Stored data
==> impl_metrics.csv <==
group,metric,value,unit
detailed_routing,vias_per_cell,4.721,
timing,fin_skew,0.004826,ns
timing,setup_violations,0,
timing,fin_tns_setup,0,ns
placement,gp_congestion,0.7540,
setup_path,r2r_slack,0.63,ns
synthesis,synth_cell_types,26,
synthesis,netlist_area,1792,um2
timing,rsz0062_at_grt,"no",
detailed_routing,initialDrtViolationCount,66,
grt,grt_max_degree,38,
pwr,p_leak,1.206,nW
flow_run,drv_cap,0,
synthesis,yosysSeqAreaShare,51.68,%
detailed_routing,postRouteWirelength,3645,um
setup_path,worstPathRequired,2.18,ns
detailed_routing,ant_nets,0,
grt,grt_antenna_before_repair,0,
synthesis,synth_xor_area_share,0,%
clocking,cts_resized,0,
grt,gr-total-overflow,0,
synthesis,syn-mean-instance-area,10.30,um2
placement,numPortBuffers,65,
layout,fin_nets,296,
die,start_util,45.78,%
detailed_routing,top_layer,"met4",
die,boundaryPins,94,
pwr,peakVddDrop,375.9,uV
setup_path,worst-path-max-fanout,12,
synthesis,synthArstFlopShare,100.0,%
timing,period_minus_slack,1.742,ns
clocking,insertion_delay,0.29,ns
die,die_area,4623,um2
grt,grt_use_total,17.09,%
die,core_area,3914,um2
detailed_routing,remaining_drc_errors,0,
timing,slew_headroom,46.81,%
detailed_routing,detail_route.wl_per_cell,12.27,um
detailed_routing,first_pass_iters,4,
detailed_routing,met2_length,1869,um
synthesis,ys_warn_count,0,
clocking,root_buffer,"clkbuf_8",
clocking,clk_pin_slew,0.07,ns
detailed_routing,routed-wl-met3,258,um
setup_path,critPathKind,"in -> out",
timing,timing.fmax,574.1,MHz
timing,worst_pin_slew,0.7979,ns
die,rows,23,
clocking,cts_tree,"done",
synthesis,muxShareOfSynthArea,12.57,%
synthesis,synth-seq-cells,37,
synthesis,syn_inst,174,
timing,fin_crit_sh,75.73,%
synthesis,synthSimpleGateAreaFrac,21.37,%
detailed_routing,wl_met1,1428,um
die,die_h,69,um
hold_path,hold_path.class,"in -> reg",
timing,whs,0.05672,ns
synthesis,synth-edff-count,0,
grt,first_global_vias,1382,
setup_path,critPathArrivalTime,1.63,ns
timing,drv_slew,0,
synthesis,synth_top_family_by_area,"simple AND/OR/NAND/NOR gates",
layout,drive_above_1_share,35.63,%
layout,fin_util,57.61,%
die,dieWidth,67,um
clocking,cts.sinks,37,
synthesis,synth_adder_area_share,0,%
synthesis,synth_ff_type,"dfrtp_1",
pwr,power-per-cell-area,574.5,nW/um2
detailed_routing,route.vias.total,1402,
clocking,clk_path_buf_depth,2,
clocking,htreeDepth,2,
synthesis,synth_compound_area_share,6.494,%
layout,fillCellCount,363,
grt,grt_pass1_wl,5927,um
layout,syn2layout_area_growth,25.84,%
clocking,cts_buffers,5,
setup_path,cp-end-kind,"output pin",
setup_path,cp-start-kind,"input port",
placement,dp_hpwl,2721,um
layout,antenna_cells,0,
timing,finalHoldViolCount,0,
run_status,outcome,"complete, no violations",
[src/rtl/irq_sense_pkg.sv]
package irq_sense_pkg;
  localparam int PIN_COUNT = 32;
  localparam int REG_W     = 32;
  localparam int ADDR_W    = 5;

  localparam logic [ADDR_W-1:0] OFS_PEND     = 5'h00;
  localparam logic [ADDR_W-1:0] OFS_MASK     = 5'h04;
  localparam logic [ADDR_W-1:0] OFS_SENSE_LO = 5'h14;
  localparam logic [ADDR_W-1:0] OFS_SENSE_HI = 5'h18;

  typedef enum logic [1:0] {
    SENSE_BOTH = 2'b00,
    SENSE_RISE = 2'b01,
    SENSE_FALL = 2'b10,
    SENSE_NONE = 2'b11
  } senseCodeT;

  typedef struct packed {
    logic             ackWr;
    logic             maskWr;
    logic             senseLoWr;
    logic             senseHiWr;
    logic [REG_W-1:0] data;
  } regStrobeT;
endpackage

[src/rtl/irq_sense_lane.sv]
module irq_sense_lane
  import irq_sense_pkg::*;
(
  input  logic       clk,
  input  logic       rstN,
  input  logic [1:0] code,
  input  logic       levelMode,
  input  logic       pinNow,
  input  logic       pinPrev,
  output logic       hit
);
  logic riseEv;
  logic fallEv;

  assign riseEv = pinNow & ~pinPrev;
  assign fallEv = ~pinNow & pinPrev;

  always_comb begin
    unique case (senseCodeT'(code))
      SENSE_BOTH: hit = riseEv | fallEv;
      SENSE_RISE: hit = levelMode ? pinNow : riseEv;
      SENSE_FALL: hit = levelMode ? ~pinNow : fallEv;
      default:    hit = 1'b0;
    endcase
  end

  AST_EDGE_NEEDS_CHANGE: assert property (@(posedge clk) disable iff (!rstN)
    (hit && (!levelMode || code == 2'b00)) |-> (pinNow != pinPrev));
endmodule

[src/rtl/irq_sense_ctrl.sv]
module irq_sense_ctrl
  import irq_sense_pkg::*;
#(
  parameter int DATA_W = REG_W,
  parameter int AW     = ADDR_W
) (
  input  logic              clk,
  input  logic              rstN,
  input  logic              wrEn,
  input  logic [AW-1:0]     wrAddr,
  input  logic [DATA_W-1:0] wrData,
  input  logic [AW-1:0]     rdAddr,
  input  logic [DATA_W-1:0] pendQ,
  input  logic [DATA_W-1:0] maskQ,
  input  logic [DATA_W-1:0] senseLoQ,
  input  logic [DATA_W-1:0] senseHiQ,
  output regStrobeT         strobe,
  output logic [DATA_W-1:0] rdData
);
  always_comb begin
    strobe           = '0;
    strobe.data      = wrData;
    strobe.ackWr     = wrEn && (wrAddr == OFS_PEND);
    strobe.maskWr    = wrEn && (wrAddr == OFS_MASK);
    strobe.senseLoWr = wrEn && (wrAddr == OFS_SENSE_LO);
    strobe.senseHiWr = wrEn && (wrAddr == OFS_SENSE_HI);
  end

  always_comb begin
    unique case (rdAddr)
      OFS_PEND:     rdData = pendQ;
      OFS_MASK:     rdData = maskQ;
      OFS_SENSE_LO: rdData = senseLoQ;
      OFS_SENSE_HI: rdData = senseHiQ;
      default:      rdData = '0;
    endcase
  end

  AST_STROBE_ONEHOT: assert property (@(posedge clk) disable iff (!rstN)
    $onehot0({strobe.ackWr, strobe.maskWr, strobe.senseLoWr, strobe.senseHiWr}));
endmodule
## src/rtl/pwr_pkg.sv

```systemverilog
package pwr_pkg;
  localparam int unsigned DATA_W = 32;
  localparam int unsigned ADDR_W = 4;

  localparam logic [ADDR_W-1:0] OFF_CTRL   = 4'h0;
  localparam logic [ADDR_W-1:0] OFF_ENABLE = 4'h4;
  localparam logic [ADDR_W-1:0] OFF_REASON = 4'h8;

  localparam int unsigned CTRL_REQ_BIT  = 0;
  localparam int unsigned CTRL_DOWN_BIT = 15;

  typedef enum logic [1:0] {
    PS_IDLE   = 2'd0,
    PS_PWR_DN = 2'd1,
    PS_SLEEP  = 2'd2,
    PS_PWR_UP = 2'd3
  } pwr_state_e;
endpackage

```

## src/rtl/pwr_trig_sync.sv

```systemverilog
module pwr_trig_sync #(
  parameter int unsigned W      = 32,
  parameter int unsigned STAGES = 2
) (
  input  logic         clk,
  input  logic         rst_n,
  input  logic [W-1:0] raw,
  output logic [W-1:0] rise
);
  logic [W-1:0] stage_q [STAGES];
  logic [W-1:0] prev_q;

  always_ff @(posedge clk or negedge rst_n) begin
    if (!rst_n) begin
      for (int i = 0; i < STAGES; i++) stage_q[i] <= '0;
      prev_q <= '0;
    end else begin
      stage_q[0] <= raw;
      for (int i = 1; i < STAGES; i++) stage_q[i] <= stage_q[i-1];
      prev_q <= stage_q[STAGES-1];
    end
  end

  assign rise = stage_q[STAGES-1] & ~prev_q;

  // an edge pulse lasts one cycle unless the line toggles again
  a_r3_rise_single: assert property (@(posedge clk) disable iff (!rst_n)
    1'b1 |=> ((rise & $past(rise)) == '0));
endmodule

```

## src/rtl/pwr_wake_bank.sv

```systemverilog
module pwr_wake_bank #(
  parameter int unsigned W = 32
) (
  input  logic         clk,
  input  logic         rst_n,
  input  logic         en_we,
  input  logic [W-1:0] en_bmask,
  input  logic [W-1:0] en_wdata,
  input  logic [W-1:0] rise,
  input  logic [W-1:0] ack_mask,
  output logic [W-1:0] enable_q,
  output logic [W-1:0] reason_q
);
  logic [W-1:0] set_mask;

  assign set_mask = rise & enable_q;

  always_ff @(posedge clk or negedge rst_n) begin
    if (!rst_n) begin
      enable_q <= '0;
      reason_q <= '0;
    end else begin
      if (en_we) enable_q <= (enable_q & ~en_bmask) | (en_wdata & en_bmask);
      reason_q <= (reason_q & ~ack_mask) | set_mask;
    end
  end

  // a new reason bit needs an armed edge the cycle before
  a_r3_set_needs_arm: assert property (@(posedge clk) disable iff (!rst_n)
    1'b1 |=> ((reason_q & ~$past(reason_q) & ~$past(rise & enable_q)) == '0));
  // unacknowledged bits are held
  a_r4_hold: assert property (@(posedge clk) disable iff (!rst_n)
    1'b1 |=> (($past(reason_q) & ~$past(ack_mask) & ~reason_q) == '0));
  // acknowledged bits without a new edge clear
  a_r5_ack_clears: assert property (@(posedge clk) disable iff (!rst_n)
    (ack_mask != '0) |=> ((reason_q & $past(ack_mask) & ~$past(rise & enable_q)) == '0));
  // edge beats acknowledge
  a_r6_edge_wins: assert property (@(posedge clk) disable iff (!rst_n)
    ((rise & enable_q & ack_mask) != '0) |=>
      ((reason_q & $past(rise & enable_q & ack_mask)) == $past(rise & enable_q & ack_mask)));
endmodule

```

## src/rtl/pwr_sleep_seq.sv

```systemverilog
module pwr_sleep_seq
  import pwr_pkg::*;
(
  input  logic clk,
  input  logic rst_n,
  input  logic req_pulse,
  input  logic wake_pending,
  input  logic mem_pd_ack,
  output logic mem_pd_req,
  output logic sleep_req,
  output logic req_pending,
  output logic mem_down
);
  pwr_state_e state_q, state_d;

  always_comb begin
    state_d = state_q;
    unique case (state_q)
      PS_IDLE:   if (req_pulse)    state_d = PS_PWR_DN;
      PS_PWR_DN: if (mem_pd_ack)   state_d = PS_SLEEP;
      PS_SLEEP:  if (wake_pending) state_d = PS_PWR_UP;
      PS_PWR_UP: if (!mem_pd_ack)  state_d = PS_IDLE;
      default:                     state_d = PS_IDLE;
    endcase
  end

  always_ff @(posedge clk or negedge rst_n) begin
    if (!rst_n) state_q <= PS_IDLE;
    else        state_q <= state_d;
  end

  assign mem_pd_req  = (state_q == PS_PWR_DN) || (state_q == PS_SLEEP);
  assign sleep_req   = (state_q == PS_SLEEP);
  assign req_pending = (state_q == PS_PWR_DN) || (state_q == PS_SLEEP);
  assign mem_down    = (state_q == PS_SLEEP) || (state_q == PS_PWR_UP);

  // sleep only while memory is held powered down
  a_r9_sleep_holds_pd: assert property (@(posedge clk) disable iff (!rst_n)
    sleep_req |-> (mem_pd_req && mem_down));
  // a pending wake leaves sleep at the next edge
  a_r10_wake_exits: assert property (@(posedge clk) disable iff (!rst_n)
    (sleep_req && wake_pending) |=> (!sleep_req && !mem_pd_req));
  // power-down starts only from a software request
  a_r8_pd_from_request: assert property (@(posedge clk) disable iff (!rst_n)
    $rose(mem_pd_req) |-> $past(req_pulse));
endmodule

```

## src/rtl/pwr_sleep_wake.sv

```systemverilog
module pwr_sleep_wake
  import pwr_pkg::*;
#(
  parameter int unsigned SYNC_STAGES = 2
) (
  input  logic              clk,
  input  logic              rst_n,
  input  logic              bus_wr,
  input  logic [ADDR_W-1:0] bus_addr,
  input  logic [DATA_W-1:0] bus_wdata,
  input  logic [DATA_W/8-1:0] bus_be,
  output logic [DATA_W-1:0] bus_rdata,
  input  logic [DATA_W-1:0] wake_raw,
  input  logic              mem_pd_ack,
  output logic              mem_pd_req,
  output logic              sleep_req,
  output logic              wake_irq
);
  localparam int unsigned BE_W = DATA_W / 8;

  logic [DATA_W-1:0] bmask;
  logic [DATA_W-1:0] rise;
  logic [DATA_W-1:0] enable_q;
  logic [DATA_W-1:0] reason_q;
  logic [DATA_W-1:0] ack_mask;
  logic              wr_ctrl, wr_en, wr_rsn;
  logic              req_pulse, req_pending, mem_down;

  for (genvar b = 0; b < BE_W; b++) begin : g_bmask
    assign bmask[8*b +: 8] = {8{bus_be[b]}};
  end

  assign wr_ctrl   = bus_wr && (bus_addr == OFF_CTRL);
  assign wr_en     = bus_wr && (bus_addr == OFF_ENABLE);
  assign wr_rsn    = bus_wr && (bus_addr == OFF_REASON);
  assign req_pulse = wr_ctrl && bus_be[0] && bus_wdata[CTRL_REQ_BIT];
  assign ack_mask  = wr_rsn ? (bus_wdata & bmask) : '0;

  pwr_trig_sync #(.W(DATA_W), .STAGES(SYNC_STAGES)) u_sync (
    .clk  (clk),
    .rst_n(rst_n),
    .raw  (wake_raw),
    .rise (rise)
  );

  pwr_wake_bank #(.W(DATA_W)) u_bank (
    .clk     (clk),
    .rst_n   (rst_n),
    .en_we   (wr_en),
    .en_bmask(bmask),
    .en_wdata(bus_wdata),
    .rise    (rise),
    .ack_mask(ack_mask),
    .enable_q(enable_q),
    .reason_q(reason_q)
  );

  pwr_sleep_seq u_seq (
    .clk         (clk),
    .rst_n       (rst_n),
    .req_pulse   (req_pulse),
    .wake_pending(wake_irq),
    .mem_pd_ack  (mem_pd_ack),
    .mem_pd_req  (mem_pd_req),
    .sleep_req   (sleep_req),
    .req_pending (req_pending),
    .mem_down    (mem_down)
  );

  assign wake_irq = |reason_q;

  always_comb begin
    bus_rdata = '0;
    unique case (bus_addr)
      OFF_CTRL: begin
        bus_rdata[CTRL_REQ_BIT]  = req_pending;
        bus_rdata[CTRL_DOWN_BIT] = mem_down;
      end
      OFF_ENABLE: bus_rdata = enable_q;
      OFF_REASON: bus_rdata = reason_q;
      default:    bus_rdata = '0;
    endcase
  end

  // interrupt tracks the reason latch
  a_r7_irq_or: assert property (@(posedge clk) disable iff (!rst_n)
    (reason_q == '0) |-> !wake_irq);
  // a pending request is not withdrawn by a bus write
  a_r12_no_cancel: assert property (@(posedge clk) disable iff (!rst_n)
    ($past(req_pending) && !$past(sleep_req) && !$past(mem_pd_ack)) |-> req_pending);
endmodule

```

* * *

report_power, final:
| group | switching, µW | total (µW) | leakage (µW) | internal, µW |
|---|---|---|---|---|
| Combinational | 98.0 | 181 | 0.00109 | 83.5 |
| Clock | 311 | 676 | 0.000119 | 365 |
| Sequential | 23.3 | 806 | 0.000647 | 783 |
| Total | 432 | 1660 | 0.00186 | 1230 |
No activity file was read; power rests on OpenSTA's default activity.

* * *

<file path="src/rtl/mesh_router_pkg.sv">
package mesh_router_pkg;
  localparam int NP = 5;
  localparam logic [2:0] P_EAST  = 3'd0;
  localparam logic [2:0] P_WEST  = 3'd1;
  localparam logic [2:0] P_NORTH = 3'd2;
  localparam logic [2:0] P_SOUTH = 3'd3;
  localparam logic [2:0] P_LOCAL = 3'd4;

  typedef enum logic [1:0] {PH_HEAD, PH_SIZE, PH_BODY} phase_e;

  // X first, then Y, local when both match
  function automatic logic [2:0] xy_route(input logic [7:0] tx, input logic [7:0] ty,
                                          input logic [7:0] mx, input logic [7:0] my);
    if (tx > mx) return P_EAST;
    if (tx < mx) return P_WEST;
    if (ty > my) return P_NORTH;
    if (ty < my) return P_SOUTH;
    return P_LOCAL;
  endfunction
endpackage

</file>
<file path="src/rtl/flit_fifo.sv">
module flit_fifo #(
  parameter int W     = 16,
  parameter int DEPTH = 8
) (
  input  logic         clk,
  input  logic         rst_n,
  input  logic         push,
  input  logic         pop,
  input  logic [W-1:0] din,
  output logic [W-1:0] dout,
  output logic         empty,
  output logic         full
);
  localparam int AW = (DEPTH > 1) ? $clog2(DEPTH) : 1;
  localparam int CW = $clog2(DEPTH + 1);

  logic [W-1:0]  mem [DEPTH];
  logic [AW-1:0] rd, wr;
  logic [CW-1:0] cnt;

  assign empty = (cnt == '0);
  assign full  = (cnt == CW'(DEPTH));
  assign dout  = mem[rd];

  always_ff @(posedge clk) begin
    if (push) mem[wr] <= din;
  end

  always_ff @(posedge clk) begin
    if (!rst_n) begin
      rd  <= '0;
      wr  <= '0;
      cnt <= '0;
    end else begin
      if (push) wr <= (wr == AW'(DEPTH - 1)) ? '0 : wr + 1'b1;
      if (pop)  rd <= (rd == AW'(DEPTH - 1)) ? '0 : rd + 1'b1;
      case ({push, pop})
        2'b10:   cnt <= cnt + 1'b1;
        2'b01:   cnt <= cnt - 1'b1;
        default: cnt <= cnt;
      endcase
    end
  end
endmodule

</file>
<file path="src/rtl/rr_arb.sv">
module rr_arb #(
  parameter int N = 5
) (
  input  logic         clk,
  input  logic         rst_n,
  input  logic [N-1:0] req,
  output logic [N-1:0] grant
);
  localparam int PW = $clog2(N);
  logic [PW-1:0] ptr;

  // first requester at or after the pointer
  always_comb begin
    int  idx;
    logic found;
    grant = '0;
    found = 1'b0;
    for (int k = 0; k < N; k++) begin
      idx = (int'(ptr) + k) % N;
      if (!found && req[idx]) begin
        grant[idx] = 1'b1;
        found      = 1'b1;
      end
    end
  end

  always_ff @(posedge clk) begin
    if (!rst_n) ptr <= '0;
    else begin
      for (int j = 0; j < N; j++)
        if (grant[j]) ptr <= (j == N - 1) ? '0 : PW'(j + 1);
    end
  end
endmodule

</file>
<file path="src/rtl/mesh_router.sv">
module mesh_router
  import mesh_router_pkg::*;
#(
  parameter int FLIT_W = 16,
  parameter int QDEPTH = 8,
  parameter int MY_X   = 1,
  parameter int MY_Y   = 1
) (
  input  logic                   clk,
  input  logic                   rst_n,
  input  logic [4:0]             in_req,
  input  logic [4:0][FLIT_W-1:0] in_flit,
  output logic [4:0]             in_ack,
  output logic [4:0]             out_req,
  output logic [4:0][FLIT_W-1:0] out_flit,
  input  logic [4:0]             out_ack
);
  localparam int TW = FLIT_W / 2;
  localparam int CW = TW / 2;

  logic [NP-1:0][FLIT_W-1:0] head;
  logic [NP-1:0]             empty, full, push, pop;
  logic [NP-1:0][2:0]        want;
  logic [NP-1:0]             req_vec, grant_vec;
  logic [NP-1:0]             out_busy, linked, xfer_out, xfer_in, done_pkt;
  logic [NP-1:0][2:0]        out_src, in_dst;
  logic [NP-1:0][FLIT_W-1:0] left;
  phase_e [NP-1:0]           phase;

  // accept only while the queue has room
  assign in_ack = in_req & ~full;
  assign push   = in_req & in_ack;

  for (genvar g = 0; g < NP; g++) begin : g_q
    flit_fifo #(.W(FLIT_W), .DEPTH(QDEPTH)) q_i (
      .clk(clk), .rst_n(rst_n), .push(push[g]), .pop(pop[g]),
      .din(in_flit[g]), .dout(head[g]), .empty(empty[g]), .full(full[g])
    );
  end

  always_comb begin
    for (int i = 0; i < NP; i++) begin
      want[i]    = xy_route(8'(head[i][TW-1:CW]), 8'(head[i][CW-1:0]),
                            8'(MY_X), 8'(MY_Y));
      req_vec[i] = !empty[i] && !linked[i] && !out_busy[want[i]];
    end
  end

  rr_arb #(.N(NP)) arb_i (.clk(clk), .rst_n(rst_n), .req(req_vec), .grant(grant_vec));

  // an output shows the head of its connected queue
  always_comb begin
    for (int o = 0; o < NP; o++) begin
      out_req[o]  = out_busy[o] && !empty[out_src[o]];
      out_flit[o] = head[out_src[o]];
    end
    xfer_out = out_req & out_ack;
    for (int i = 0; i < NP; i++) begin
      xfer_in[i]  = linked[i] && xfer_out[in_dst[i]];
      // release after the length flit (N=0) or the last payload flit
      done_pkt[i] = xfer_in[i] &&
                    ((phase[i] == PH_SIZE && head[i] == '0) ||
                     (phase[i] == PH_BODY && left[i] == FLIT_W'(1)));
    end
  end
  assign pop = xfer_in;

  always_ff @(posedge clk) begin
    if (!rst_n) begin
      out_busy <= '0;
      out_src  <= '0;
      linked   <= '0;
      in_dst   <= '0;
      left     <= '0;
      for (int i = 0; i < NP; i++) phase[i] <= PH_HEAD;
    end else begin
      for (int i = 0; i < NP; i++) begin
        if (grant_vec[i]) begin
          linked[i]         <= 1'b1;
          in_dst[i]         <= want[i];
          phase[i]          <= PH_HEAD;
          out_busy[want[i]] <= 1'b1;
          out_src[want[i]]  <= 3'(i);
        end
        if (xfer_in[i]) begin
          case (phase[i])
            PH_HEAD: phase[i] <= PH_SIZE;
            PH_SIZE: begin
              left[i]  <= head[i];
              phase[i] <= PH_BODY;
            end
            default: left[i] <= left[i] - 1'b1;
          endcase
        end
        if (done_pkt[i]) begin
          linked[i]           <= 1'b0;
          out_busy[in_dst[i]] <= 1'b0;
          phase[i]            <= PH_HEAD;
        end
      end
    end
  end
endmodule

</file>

#### Task
Copy each line of the records that contains the word "timing".

#### Result of this exercise
timing,fin_skew,0.004826,ns
timing,setup_violations,0,
timing,fin_tns_setup,0,ns
timing,rsz0062_at_grt,"no",
timing,period_minus_slack,1.742,ns
timing,slew_headroom,46.81,%
timing,timing.fmax,574.1,MHz
timing,worst_pin_slew,0.7979,ns
timing,fin_crit_sh,75.73,%
timing,whs,0.05672,ns
timing,drv_slew,0,
timing,finalHoldViolCount,0,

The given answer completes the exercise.